MATERIALS PROVIDED:

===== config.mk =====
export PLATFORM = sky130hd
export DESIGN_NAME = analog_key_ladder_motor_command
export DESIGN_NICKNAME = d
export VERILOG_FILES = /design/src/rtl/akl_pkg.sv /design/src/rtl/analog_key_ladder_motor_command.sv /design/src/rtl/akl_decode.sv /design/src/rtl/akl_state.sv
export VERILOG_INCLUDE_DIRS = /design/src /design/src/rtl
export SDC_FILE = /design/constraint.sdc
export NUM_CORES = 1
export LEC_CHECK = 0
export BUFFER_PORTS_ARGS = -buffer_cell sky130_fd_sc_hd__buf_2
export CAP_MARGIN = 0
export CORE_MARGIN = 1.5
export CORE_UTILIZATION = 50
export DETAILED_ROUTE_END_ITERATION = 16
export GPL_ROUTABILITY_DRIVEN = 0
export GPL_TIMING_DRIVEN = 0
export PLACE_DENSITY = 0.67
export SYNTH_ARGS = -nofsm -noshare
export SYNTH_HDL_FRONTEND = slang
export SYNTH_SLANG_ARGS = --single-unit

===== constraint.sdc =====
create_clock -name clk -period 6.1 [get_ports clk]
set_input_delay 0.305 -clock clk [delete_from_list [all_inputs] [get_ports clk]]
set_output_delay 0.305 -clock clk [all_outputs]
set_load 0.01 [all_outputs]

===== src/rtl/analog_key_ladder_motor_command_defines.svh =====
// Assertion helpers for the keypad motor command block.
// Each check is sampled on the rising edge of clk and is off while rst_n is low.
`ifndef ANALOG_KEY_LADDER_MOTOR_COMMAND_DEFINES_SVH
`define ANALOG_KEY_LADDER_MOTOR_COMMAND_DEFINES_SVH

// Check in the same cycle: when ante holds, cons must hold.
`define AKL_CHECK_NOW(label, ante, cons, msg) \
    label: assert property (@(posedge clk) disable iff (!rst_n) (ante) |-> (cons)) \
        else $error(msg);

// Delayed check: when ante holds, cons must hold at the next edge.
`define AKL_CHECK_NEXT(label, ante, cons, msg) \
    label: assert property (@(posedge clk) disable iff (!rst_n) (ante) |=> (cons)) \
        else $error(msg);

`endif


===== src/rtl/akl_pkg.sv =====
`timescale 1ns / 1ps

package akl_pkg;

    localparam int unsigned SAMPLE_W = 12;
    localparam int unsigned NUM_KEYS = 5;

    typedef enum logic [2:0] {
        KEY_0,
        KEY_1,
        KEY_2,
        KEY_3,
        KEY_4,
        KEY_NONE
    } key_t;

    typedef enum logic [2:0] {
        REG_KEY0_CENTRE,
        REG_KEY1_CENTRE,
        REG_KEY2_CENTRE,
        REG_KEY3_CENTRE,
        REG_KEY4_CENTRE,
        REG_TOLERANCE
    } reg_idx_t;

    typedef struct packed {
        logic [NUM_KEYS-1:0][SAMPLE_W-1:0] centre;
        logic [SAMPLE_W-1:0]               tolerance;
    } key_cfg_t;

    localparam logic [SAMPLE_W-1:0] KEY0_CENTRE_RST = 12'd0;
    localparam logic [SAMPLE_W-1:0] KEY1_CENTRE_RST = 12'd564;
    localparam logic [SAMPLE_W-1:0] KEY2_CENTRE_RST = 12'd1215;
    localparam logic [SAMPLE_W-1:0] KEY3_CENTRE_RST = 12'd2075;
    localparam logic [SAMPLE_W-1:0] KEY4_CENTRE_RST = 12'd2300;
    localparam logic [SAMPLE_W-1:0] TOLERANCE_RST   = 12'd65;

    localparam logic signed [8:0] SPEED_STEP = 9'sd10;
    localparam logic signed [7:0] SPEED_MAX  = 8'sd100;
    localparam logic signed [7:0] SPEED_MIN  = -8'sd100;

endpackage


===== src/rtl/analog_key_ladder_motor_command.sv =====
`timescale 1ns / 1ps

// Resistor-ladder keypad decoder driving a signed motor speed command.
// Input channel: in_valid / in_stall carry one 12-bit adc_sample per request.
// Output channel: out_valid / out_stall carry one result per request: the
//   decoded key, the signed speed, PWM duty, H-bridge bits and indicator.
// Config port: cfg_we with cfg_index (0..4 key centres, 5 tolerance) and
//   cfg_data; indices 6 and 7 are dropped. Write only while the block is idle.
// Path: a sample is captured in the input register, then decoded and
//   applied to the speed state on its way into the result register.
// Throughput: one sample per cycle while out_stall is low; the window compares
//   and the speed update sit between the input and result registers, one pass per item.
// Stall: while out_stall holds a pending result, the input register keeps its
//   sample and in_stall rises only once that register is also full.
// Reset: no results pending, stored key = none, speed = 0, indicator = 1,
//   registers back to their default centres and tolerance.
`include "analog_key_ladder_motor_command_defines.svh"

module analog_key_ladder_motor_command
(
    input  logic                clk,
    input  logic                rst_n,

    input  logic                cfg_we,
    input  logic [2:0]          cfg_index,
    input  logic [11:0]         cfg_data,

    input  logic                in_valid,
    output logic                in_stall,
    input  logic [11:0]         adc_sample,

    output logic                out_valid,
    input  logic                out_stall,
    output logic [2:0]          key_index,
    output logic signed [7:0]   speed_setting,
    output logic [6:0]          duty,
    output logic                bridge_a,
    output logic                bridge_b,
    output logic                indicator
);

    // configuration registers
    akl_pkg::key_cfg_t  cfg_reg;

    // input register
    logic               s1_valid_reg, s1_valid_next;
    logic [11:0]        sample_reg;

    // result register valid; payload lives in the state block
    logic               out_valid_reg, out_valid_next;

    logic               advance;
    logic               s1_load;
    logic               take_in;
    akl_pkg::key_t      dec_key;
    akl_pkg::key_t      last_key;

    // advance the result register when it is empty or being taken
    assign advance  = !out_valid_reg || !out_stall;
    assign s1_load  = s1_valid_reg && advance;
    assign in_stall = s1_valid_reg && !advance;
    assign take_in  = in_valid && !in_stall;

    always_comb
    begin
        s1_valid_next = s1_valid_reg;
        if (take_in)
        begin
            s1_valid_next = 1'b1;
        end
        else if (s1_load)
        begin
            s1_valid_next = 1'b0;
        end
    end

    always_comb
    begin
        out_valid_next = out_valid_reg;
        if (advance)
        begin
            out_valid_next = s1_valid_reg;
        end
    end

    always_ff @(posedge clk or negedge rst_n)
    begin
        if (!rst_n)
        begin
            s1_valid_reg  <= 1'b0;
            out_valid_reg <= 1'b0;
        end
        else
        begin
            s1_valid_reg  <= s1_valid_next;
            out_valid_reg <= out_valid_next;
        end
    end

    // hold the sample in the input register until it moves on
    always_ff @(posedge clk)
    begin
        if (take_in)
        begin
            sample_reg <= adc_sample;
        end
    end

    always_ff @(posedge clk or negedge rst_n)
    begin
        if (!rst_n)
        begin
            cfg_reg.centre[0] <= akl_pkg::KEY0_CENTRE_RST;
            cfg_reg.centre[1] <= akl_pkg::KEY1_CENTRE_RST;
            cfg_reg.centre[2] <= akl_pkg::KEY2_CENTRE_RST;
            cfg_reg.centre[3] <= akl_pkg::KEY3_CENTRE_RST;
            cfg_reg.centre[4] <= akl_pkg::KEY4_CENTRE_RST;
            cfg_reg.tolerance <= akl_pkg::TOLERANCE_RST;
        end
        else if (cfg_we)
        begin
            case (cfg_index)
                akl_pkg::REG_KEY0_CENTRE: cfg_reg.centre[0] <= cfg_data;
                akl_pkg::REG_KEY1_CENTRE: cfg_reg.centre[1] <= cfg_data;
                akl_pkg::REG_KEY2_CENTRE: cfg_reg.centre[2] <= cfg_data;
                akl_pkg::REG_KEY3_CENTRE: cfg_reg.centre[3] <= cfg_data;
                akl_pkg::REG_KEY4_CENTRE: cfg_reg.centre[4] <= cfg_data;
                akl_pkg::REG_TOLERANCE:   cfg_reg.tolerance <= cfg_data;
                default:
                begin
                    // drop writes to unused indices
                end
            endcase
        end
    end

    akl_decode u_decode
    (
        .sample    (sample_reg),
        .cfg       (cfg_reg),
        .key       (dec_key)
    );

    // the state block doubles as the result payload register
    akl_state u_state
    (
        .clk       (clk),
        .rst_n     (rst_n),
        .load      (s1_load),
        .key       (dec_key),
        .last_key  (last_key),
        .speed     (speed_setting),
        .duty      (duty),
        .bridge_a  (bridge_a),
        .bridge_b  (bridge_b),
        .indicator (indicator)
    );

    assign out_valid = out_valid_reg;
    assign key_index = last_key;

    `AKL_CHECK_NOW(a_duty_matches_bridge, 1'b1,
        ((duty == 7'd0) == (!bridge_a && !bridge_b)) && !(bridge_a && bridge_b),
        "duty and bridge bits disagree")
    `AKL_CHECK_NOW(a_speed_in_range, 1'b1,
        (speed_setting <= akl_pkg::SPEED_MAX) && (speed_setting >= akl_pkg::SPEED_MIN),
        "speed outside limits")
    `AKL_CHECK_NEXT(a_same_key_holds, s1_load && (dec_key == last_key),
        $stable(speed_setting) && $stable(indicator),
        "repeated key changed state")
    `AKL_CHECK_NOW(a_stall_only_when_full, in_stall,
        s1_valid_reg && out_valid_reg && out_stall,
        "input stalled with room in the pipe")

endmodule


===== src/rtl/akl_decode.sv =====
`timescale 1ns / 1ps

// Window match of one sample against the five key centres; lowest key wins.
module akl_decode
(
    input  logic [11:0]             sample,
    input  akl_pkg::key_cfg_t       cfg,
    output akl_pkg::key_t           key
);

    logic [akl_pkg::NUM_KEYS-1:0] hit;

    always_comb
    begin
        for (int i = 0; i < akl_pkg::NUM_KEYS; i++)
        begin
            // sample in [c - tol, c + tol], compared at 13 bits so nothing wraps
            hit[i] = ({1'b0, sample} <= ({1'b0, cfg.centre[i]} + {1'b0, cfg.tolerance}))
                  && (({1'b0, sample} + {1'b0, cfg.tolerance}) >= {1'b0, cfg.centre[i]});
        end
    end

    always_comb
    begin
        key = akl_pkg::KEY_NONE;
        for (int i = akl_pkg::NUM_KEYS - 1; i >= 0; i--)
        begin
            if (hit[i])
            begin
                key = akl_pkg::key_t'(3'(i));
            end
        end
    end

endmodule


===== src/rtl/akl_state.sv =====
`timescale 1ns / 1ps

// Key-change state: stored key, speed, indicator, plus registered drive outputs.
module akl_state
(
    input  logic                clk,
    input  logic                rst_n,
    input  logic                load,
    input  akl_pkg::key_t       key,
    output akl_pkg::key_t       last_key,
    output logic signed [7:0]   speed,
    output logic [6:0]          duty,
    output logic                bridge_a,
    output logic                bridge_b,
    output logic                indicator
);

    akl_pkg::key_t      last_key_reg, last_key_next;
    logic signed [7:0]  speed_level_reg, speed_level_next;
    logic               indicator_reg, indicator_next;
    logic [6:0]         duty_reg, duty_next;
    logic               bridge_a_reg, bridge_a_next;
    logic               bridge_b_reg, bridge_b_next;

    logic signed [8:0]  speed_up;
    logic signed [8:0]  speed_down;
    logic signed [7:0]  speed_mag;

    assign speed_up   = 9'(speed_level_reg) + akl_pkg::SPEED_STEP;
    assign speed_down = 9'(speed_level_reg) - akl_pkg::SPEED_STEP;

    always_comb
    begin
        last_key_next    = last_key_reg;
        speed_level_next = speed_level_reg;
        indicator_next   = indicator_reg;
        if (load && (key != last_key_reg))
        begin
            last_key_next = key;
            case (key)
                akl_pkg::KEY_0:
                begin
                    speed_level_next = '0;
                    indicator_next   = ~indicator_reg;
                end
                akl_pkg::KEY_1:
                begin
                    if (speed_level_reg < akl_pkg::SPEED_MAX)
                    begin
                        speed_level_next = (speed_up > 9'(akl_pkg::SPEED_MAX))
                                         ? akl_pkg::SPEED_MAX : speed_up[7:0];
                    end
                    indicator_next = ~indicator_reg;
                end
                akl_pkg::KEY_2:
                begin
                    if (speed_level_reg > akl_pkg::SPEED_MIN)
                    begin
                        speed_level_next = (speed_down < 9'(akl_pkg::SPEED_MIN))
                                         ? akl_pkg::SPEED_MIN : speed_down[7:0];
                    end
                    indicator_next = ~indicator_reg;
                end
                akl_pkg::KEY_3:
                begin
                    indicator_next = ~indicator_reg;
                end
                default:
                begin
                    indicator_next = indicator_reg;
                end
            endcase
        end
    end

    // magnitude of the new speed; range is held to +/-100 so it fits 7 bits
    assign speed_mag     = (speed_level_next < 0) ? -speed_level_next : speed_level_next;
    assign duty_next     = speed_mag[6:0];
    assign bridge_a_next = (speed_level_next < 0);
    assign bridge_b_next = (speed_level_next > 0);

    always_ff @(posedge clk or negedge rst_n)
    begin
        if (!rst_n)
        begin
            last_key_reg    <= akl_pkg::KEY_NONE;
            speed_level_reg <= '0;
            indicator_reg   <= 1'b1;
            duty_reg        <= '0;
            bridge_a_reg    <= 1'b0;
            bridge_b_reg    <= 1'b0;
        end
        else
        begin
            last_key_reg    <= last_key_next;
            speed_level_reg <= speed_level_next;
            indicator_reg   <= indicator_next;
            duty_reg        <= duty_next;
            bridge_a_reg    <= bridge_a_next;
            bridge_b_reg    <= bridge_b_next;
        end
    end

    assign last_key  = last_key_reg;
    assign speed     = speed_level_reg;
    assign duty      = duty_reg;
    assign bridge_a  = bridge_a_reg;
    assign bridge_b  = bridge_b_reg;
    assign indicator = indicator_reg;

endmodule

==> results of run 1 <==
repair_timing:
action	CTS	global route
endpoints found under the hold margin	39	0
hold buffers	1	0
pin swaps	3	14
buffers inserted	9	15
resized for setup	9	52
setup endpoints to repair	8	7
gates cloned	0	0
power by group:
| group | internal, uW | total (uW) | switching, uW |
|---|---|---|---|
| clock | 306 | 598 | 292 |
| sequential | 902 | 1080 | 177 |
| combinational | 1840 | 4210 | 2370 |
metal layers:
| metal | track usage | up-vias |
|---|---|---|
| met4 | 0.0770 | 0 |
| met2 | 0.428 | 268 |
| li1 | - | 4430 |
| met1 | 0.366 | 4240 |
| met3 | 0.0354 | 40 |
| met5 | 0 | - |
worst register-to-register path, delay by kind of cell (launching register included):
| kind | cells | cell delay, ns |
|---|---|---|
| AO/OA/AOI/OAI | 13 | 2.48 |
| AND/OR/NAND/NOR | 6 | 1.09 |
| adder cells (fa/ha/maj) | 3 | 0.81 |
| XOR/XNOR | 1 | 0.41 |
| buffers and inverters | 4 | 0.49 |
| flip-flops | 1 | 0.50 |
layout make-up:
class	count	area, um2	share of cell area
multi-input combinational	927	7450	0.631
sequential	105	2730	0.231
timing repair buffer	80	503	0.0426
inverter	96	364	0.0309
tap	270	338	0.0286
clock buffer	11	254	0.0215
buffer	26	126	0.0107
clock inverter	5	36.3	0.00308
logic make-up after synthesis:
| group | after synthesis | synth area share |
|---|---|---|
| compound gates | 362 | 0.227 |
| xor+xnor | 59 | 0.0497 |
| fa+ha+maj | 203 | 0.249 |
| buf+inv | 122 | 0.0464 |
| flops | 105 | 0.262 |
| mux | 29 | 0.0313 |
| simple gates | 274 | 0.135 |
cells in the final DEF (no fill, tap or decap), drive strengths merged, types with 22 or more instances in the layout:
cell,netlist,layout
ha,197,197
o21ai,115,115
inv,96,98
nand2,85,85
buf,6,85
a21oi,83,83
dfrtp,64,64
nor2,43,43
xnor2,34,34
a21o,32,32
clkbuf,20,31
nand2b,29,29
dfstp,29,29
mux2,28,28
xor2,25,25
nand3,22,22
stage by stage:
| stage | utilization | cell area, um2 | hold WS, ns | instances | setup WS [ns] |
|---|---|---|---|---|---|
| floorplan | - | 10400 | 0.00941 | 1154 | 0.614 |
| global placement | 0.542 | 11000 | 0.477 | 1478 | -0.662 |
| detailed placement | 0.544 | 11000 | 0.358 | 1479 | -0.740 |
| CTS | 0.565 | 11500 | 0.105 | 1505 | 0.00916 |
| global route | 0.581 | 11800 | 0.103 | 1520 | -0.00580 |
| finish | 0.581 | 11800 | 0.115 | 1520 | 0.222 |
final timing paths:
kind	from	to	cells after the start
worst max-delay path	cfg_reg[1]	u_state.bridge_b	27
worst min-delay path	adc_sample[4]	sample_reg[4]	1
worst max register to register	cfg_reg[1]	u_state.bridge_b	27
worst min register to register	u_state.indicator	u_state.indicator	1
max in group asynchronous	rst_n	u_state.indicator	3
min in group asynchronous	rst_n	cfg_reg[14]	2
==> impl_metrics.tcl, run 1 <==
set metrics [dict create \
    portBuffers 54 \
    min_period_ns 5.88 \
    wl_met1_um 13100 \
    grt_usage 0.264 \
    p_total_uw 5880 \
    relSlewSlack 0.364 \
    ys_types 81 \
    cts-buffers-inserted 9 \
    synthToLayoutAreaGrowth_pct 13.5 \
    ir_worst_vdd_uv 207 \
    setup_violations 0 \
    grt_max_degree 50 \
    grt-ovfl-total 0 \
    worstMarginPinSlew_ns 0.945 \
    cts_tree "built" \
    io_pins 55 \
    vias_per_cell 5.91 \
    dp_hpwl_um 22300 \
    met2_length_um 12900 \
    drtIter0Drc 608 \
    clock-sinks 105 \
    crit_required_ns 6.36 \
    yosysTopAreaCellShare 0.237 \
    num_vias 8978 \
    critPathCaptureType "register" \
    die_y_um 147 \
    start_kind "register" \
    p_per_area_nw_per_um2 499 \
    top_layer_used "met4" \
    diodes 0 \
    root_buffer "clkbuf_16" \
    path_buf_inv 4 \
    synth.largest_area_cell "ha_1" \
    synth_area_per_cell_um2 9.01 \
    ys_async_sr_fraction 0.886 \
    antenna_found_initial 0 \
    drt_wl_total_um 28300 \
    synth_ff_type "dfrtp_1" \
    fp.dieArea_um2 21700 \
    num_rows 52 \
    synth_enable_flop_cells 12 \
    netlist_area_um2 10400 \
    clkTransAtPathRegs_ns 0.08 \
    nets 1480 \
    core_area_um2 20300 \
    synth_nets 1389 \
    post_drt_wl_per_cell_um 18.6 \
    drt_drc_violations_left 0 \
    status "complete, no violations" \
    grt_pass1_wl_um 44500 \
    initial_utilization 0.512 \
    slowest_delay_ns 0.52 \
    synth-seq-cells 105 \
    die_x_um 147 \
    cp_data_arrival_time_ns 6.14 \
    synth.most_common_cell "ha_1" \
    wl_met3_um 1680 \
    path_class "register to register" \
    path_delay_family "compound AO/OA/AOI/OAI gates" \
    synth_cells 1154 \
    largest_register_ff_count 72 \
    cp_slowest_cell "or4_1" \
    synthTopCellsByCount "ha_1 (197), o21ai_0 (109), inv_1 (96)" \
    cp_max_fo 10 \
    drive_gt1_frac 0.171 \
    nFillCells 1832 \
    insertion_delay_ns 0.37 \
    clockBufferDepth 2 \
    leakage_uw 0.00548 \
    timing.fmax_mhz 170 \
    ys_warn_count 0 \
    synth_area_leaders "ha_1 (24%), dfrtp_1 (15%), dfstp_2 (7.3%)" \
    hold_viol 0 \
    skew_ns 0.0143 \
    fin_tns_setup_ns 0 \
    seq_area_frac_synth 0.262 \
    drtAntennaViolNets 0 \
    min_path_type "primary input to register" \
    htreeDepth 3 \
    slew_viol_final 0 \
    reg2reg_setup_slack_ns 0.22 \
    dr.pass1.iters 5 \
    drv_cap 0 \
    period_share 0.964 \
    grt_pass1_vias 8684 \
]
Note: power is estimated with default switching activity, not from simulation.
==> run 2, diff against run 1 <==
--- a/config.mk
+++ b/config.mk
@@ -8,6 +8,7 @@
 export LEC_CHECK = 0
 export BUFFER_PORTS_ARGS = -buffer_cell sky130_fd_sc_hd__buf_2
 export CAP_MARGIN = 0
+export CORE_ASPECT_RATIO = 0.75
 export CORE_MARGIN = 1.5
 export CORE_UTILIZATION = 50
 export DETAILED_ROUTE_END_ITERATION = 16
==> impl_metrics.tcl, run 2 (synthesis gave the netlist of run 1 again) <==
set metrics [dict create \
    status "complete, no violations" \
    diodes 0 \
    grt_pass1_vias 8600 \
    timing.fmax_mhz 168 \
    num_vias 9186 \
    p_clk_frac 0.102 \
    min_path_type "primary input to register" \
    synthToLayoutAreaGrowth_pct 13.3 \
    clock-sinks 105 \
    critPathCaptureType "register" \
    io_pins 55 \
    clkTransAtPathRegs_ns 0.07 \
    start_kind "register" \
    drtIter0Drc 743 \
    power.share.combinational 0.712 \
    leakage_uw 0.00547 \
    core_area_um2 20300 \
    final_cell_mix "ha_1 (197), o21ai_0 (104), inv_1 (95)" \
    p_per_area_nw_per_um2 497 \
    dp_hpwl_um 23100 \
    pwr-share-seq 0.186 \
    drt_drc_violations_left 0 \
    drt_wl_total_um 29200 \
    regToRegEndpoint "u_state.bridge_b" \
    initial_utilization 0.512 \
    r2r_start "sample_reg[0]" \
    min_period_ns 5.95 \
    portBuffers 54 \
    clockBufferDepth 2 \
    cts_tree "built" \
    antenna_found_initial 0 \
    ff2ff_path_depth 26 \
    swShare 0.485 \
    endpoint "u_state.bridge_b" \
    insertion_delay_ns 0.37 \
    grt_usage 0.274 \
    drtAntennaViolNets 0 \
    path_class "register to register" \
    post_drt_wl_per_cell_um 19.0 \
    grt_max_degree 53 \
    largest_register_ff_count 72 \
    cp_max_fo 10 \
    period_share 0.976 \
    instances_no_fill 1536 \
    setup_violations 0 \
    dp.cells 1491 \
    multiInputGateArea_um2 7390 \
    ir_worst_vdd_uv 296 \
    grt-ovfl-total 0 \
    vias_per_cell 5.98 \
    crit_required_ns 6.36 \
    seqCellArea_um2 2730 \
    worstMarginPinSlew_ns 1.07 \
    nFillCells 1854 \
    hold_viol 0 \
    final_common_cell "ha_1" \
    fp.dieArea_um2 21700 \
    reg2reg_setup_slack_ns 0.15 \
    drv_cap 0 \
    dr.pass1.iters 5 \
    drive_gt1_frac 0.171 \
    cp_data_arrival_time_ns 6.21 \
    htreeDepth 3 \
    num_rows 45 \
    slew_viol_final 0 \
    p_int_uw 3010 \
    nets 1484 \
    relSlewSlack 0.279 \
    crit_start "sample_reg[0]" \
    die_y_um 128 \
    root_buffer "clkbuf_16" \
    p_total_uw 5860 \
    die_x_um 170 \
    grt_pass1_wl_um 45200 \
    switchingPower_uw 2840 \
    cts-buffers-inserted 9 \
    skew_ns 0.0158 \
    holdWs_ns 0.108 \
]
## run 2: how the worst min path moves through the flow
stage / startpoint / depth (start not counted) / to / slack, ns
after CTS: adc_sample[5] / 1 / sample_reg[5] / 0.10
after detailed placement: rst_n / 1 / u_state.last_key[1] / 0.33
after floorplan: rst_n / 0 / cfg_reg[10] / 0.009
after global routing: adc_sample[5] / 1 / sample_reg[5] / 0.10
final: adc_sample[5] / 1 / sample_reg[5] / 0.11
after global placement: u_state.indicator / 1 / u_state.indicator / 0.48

TASK ITEM: What is needed is an exact copy of the lines above, from the one containing "p_per_area_nw_per_um2 497 \" through the one containing "vias_per_cell 5.98 \", with nothing added.

WRITTEN RESPONSE:
    p_per_area_nw_per_um2 497 \
    dp_hpwl_um 23100 \
    pwr-share-seq 0.186 \
    drt_drc_violations_left 0 \
    drt_wl_total_um 29200 \
    regToRegEndpoint "u_state.bridge_b" \
    initial_utilization 0.512 \
    r2r_start "sample_reg[0]" \
    min_period_ns 5.95 \
    portBuffers 54 \
    clockBufferDepth 2 \
    cts_tree "built" \
    antenna_found_initial 0 \
    ff2ff_path_depth 26 \
    swShare 0.485 \
    endpoint "u_state.bridge_b" \
    insertion_delay_ns 0.37 \
    grt_usage 0.274 \
    drtAntennaViolNets 0 \
    path_class "register to register" \
    post_drt_wl_per_cell_um 19.0 \
    grt_max_degree 53 \
    largest_register_ff_count 72 \
    cp_max_fo 10 \
    period_share 0.976 \
    instances_no_fill 1536 \
    setup_violations 0 \
    dp.cells 1491 \
    multiInputGateArea_um2 7390 \
    ir_worst_vdd_uv 296 \
    grt-ovfl-total 0 \
    vias_per_cell 5.98 \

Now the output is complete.